In occasione della Messa celebrata nella Cattedrale, dove è custodito il piatto che secondo la tradizione avrebbe accolto la testa del Battista assieme alle ceneri del santo, il Cardinale Angelo Bagnasco, attuale Arcivescovo di Genova, ha rivolto un saluto al Cardinale Bertone ricordando il suo “instancabile ministero” alla guida di questa diocesi al 2003 al 2006.
“Sentiamo che anche da Roma – ha aggiunto il Cardinale Bagnasco – , nonostante gli impegni di carattere universale e di grande responsabilità accanto al Papa, il suo affetto per Genova non è venuto meno, ma è vivo, attento, continuo e discreto”.
Nell’omelia il Segretario di Stato vaticano, che a Genova ha festeggiato anche il 50° dell’ordinazione sacerdotale, ha riflettuto sulla prima lettura proclamata durante la liturgia della parola in cui Giovanni Battista viene messo in relazione a Gesù e reso testimone del suo ministero di illuminazione.
“Su questa linea – ha detto – si pone il compito dei discepoli di Gesù e anche di noi oggi. Il servo del Signore, il Battista, Gesù, Paolo e gli altri apostoli, noi, discepoli del Vangelo siamo tutti partecipi di una missione di illuminazione della vita dell’uomo che ha come caratteristica la sua estensione fino ai confini dell’umanità”.
“Ci è chiesto anzitutto di rendere un servizio all’umanità in ordine alla verità – ha continuato –, non come presuntuosi possessori di essa, ma come umili servitori di una testimonianza che non attira su di noi gli sguardi ma li rimanda all’uomo perfetto, Gesù Cristo”.
“All’uomo esitante e frammentato di oggi – ha proseguito il Cardinale Bertone –, all’uomo svilito a una sola dimensione, quella materialistica e consumistica, all’uomo intimorito dalle sue stesse conquiste, la fede e la testimonianza dei cristiani deve poter mostrare la pienezza di vita e di speranza che si irradia dal volto di Cristo”.
“L’unica risposta all’angoscia del vivere sta nella contemplazione di questa luce che irradia della sua verità ogni creatura – ha detto –. Questa rivelazione di verità è lo specifico del cristiano nella vita culturale e sociale, un servizio irrinunciabile pena la riduzione della fede a una opinione vuota di significato, per la quale non merita impegnarsi”.
“Al tempo stesso – ha precisato il porporato – occorre rivendicare che questa parola di verità vale per tutti gli uomini e per tutto l’uomo. L’evangelizzazione non accetta confini e ci rende responsabili dell’annuncio verso tutti, senza distinzioni”.

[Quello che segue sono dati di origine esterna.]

<file path="config.mk">
export PLATFORM = sky130hd
export DESIGN_NAME = bcd_entry_accumulator_flat
export DESIGN_NICKNAME = d
export VERILOG_FILES = /design/src/rtl/bcd_entry_accumulator_if.sv /design/src/rtl/bcd_entry_accumulator.sv /design/src/flat_wrapper.sv
export SDC_FILE = /design/constraint.sdc
export NUM_CORES = 1
export LEC_CHECK = 0
export BUFFER_PORTS_ARGS = -buffer_cell sky130_fd_sc_hd__buf_2
export CAP_MARGIN = 5
export CORE_MARGIN = 2
export CORE_UTILIZATION = 45
export DETAILED_ROUTE_END_ITERATION = 8
export HOLD_SLACK_MARGIN = 0.05
export MAX_ROUTING_LAYER = met4
export PLACE_DENSITY = 0.75
export SYNTH_ARGS = -nofsm -noshare
export SYNTH_HDL_FRONTEND = slang
export SYNTH_SLANG_ARGS = --single-unit
</file>
<file path="constraint.sdc">
create_clock -name clk -period 3.65 [get_ports clk]
set_input_delay 0.1825 -clock clk [delete_from_list [all_inputs] [get_ports clk]]
set_output_delay 0.1825 -clock clk [all_outputs]
set_load 0.01 [all_outputs]
</file>
<file path="src/rtl/bcd_entry_accumulator_if.sv">
// bcd_entry_accumulator_if: digit-entry and operand-output handshake bundle.
interface bcd_entry_accumulator_if #(
    parameter int VAL_W = 7,
    parameter int IDX_W = 1,
    parameter int CNT_W = 2
);
    logic             digit_valid;
    logic [3:0]       digit;
    logic             digit_ready;
    logic             enter;
    logic             backspace;
    logic             clear;
    logic             out_valid;
    logic             out_ready;
    logic [VAL_W-1:0] out_value;
    logic [IDX_W-1:0] out_idx;
    logic [CNT_W-1:0] out_ndigits;
    logic             err;

    modport master (
        output digit_valid, digit, enter, backspace, clear, out_ready,
        input  digit_ready, out_valid, out_value, out_idx, out_ndigits, err
    );

    modport slave (
        input  digit_valid, digit, enter, backspace, clear, out_ready,
        output digit_ready, out_valid, out_value, out_idx, out_ndigits, err
    );
endinterface

</file>
<file path="src/rtl/bcd_entry_accumulator.sv">
// bcd_entry_accumulator: buffers BCD keypad digits, converts them to binary one
// digit per clock on enter, and hands each operand out with a rotating index.
module bcd_entry_accumulator #(
    parameter int NUM_DIGITS   = 2,
    parameter int NUM_OPERANDS = 2,
    parameter int VAL_W        = 7,
    parameter int IDX_W        = 1,
    parameter int CNT_W        = 2
) (
    input logic                    clk,
    input logic                    rst_n,
    bcd_entry_accumulator_if.slave bus
);
    typedef enum logic [1:0] {ENTRY, CONVERT, OUT} state_t;

    state_t           r_state;
    logic [CNT_W-1:0] r_cnt;
    logic [CNT_W-1:0] r_step;
    logic [3:0]       r_buf [NUM_DIGITS];
    logic [VAL_W-1:0] r_acc;
    logic [IDX_W-1:0] r_idx;
    logic             r_err;
    logic [3:0]       w_dig;
    logic [VAL_W+3:0] w_mac;

    always_comb begin
        w_dig = '0;
        for (int i = 0; i < NUM_DIGITS; i++)
            if (CNT_W'(i) == r_step) w_dig = r_buf[i];
    end

    // acc*10 + digit as two shifts, kept 4 bits wide so nothing wraps before truncation
    assign w_mac = ({4'b0, r_acc} << 3) + ({4'b0, r_acc} << 1) + {{VAL_W{1'b0}}, w_dig};

    always_ff @(posedge clk or negedge rst_n) begin
        if (!rst_n) begin
            r_state <= ENTRY;
            r_cnt   <= '0;
            r_step  <= '0;
            r_buf   <= '{default: '0};
            r_acc   <= '0;
            r_idx   <= '0;
            r_err   <= 1'b0;
        end else begin
            r_err <= 1'b0;
            case (r_state)
                ENTRY: begin
                    if (bus.clear) r_cnt <= '0;
                    else if (bus.backspace) begin
                        if (r_cnt != '0) r_cnt <= r_cnt - 1'b1;
                    end else if (bus.enter) begin
                        r_acc   <= '0;
                        r_step  <= '0;
                        r_state <= (r_cnt == '0) ? OUT : CONVERT;
                    end else if (bus.digit_valid) begin
                        if (bus.digit <= 4'd9 && r_cnt < CNT_W'(NUM_DIGITS)) begin
                            for (int i = 0; i < NUM_DIGITS; i++)
                                if (CNT_W'(i) == r_cnt) r_buf[i] <= bus.digit;
                            r_cnt <= r_cnt + 1'b1;
                        end else r_err <= 1'b1;
                    end
                end
                CONVERT: begin
                    r_acc  <= VAL_W'(w_mac);
                    r_step <= r_step + 1'b1;
                    if (r_step == r_cnt - 1'b1) r_state <= OUT;
                end
                OUT: begin
                    if (bus.out_ready) begin
                        r_idx   <= (r_idx == IDX_W'(NUM_OPERANDS - 1)) ? '0 : r_idx + 1'b1;
                        r_cnt   <= '0;
                        r_state <= ENTRY;
                    end
                end
                default: r_state <= ENTRY;
            endcase
        end
    end

    assign bus.digit_ready = (r_state == ENTRY);
    assign bus.out_valid   = (r_state == OUT);
    assign bus.out_value   = r_acc;
    assign bus.out_idx     = r_idx;
    assign bus.out_ndigits = r_cnt;
    assign bus.err         = r_err;
endmodule
</file>
<file path="src/flat_wrapper.sv">
// flat-port wrapper written by rule: the top's interface ports become plain ports
module bcd_entry_accumulator_flat 
#(
    parameter int NUM_DIGITS   = 2,
    parameter int NUM_OPERANDS = 2,
    parameter int VAL_W        = 7,
    parameter int IDX_W        = 1,
    parameter int CNT_W        = 2
)
  (clk, rst_n, bus_digit_valid, bus_digit, bus_enter, bus_backspace, bus_clear, bus_out_ready, bus_digit_ready, bus_out_valid, bus_out_value, bus_out_idx, bus_out_ndigits, bus_err);
  bcd_entry_accumulator_if #(.VAL_W(VAL_W), .IDX_W(IDX_W), .CNT_W(CNT_W)) bus_i ();
  input logic clk;
  input logic rst_n;
  input wire logic [$bits(bus_i.digit_valid)-1:0] bus_digit_valid;
  input wire logic [$bits(bus_i.digit)-1:0] bus_digit;
  input wire logic [$bits(bus_i.enter)-1:0] bus_enter;
  input wire logic [$bits(bus_i.backspace)-1:0] bus_backspace;
  input wire logic [$bits(bus_i.clear)-1:0] bus_clear;
  input wire logic [$bits(bus_i.out_ready)-1:0] bus_out_ready;
  output wire logic [$bits(bus_i.digit_ready)-1:0] bus_digit_ready;
  output wire logic [$bits(bus_i.out_valid)-1:0] bus_out_valid;
  output wire logic [$bits(bus_i.out_value)-1:0] bus_out_value;
  output wire logic [$bits(bus_i.out_idx)-1:0] bus_out_idx;
  output wire logic [$bits(bus_i.out_ndigits)-1:0] bus_out_ndigits;
  output wire logic [$bits(bus_i.err)-1:0] bus_err;
  assign bus_i.digit_valid = bus_digit_valid;
  assign bus_i.digit = bus_digit;
  assign bus_i.enter = bus_enter;
  assign bus_i.backspace = bus_backspace;
  assign bus_i.clear = bus_clear;
  assign bus_i.out_ready = bus_out_ready;
  assign bus_digit_ready = bus_i.digit_ready;
  assign bus_out_valid = bus_i.out_valid;
  assign bus_out_value = bus_i.out_value;
  assign bus_out_idx = bus_i.out_idx;
  assign bus_out_ndigits = bus_i.out_ndigits;
  assign bus_err = bus_i.err;
  bcd_entry_accumulator #(.NUM_DIGITS(NUM_DIGITS), .NUM_OPERANDS(NUM_OPERANDS), .VAL_W(VAL_W), .IDX_W(IDX_W), .CNT_W(CNT_W)) u_core (.clk(clk), .rst_n(rst_n), .bus(bus_i));
endmodule
</file>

I cristiani, ha detto ancora, sono chiamati “a illuminare della sapienza del Vangelo ogni dimensione dell’umano, evitando di relegare la fede a spazi e tempi delimitati, lasciando il di più della vita fuori della sua influenza”.
“Dall’incontro con Gesù sono nate in ogni tempo persone nuove, che hanno contribuito alla costruzione di un mondo nuovo – ha affermato poi –. Ogni comunità cristiana è chiamata a introdurre continuamente nella storia quella novità che genera passione per il presente e lo apre con speranza al futuro”.
“Non una novità qualsiasi – ha precisato –, come se tutto quello che oggi emerge o che l’uomo persegue sia costruttivo della dignità e della promozione dell’uomo, ma quella novità che nasce dal legare l’uomo, la sua origine, il suo destino, a Dio”.
Una condizione che la figura del Battista indica per realizzare tutto questo è “la scelta del deserto, cioè la capacità di tirarsi un po’ fuori dal flusso caotico degli eventi, non per evadere, ma per ricuperare l’essenziale e per saper cogliere meglio le domande vere, la voce del cuore e dell’intelligenza, e le risposte da dare per la costruzione della civiltà della verità e dell’amore”.
Nel pomeriggio dello stesso giorno il Cardinale Tarcisio Bertone ha quindi presieduto i Vespri e la processione solenne culminata con la benedizione del porto antico e della città con le reliquie del santo al suono delle sirene delle navi. Una tradizione questa decretata nel 1327 dalla Repubblica di Genova quando san Giovanni Battista venne proclamato Patrono della città insieme a san Giorgio e san Lorenzo.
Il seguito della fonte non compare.